* [What to work on] Lift out each line of the data that holds "issued".

───── Data supplied ─────

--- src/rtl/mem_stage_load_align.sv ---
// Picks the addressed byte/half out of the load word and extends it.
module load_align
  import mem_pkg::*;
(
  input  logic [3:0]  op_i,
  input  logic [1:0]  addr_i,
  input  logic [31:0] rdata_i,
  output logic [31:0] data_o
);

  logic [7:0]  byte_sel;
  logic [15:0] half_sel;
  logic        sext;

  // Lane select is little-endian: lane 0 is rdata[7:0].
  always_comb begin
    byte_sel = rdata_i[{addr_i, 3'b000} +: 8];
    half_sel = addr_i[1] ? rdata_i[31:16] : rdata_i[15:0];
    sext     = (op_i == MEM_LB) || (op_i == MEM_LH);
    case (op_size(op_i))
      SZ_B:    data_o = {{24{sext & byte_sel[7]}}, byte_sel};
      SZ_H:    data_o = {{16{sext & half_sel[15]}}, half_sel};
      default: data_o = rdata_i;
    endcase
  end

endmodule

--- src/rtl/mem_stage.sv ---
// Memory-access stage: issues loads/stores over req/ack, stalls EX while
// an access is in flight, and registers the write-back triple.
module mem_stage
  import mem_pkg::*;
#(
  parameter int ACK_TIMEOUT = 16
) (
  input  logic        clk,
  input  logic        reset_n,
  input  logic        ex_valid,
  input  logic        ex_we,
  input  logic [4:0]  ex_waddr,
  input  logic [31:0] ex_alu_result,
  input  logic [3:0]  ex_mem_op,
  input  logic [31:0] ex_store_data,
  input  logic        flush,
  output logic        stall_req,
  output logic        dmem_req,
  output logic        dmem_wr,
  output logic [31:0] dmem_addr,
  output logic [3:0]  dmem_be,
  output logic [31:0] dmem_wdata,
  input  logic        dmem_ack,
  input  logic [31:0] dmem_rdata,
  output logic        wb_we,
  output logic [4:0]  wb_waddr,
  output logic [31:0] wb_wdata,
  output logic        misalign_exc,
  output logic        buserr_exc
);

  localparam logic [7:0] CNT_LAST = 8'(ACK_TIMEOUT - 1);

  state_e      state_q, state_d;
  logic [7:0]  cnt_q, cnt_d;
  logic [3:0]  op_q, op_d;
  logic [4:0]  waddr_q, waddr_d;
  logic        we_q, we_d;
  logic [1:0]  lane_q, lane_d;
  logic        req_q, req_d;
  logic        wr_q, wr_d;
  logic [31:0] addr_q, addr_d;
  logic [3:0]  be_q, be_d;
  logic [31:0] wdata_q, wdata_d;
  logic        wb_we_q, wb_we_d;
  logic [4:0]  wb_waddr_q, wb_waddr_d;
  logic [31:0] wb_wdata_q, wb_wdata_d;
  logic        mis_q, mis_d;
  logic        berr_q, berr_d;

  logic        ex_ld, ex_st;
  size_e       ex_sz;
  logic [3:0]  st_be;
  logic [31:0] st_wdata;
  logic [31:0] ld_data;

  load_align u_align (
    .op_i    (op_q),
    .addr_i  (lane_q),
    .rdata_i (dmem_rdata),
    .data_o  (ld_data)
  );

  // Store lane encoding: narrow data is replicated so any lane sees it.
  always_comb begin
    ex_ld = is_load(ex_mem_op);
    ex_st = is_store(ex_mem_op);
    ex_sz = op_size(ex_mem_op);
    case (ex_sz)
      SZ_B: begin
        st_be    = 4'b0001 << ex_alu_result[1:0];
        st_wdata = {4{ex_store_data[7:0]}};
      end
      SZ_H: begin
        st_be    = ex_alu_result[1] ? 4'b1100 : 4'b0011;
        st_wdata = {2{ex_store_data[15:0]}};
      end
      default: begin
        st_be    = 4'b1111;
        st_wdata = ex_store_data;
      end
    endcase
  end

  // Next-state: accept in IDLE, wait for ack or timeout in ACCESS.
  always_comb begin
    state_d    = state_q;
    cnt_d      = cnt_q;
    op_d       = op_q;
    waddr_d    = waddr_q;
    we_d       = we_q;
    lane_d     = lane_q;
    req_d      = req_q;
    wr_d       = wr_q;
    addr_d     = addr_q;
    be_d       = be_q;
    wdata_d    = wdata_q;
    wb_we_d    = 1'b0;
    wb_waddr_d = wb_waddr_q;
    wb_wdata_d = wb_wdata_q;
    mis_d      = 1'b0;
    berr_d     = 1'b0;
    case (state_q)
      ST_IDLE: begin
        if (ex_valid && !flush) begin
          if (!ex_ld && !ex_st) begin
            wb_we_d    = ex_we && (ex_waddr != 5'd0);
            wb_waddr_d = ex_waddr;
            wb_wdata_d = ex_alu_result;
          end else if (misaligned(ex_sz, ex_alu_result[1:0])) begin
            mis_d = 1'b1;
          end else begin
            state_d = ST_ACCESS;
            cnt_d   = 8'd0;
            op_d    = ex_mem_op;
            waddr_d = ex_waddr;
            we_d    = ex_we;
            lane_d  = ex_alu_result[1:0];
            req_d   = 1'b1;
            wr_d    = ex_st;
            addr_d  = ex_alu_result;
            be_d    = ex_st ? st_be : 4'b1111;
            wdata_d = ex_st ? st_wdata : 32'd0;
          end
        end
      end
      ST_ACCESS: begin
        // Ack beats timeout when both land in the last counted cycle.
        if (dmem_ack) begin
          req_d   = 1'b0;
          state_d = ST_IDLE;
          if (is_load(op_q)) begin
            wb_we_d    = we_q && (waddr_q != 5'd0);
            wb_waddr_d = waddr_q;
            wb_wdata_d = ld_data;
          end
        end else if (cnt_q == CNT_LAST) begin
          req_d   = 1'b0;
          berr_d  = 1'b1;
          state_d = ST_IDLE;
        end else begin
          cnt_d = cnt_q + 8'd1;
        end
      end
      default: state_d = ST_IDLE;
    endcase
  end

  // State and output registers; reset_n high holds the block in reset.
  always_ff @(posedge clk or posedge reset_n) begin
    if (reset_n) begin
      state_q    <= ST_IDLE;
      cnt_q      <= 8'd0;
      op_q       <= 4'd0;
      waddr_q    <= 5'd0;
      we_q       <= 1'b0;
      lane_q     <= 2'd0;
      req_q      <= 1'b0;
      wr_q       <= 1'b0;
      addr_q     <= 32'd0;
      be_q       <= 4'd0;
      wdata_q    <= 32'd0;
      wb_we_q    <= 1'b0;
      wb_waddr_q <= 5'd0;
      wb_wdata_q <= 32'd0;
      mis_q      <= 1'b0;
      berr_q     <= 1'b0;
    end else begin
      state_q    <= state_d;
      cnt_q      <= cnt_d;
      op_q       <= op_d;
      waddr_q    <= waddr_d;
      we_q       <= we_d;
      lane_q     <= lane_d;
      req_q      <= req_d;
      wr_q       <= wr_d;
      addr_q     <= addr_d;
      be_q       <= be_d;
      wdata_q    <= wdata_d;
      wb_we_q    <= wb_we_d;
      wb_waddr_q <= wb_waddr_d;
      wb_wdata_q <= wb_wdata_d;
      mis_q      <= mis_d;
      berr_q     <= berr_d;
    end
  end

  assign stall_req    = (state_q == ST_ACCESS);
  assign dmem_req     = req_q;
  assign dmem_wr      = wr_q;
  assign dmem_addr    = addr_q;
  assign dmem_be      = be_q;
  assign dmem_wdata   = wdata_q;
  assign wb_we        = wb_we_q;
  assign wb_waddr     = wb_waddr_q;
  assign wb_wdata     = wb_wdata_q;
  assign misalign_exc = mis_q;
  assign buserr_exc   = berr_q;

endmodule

─────
───── Data supplied ─────

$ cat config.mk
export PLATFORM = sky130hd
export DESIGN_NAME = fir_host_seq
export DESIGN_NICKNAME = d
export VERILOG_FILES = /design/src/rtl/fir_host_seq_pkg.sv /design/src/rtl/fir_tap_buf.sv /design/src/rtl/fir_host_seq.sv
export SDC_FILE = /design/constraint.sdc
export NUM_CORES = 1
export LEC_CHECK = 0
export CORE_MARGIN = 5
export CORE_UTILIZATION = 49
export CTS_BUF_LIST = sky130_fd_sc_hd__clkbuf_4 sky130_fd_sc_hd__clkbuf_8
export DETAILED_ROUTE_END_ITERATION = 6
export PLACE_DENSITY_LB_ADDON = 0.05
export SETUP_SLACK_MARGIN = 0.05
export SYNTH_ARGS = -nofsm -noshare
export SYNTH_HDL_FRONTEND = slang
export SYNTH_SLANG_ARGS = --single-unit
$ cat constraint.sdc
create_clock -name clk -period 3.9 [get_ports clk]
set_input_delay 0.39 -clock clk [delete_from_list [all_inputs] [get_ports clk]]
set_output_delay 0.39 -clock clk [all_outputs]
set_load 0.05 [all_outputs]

─────
───── Data supplied ─────

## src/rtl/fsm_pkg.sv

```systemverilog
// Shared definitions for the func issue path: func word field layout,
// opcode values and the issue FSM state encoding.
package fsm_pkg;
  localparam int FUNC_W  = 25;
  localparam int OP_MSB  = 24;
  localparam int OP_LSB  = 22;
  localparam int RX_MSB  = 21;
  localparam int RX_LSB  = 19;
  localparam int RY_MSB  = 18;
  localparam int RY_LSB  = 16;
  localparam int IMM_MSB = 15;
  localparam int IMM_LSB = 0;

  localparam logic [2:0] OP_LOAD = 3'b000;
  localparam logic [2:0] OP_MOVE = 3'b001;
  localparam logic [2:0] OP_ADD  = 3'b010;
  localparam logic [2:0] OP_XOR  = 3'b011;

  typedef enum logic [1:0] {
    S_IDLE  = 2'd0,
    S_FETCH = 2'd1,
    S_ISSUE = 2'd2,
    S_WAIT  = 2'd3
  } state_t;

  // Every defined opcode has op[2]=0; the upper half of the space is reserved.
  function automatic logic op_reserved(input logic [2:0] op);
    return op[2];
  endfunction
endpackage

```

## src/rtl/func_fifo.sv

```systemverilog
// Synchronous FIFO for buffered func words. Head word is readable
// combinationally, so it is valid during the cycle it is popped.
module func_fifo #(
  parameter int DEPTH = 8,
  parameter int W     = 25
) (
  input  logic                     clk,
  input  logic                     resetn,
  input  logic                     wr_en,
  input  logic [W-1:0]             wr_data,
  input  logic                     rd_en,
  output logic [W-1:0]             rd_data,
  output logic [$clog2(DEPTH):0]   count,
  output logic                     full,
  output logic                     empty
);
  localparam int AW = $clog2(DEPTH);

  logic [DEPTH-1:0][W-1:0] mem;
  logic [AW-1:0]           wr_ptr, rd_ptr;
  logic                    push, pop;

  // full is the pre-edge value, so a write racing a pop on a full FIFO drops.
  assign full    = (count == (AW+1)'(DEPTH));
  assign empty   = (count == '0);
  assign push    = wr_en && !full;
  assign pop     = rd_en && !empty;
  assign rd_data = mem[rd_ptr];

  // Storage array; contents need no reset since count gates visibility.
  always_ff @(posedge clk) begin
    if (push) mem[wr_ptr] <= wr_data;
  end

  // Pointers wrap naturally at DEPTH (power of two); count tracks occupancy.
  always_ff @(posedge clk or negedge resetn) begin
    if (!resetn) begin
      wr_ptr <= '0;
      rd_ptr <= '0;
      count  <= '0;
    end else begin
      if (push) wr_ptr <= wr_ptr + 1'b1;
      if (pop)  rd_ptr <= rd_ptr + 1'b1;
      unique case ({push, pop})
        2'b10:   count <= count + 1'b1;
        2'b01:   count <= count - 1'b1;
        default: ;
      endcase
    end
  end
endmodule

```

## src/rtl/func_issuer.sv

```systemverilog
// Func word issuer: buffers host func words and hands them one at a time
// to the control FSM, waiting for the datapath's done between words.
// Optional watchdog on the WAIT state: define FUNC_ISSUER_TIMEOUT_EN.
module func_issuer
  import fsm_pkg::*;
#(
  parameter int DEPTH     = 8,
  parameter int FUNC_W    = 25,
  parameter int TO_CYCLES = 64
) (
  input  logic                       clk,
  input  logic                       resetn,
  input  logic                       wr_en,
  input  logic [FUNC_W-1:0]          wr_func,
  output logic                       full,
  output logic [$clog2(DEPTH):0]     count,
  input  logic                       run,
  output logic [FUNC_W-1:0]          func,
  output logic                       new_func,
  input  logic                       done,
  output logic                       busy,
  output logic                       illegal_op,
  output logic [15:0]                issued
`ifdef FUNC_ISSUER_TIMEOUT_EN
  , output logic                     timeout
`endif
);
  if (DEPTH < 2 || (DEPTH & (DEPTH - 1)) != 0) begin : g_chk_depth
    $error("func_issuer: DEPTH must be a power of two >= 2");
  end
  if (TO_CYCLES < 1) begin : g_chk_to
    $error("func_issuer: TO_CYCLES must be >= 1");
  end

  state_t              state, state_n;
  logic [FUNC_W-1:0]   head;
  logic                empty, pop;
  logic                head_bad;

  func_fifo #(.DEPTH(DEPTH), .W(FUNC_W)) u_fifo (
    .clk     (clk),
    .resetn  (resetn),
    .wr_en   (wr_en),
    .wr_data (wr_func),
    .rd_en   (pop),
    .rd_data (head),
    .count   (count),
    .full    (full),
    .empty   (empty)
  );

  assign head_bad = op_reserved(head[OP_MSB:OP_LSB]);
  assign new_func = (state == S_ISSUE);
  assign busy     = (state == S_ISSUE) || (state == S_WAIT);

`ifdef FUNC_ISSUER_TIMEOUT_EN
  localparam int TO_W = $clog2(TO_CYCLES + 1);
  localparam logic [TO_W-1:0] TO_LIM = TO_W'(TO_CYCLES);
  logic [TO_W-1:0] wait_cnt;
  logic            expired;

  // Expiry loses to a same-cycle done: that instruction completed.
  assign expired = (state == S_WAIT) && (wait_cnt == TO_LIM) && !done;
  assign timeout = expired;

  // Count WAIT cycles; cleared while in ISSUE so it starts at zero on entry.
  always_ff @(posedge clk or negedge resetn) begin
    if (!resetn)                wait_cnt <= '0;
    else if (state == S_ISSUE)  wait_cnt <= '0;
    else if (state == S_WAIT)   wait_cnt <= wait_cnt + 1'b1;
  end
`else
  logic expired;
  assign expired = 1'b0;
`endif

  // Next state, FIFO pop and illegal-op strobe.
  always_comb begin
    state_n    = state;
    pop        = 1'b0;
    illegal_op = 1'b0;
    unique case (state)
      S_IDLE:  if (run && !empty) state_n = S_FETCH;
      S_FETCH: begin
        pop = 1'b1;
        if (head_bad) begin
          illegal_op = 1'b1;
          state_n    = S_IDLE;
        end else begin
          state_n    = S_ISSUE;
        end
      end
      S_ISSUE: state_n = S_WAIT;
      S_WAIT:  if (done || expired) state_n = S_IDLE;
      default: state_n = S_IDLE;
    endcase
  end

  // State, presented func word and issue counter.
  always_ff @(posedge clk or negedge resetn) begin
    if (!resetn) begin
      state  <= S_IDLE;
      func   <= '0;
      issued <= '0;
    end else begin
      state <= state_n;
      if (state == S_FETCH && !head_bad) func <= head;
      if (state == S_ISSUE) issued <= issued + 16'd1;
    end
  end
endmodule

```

─────

* [Task output]
  output logic [15:0]                issued
      issued <= '0;
      if (state == S_ISSUE) issued <= issued + 16'd1;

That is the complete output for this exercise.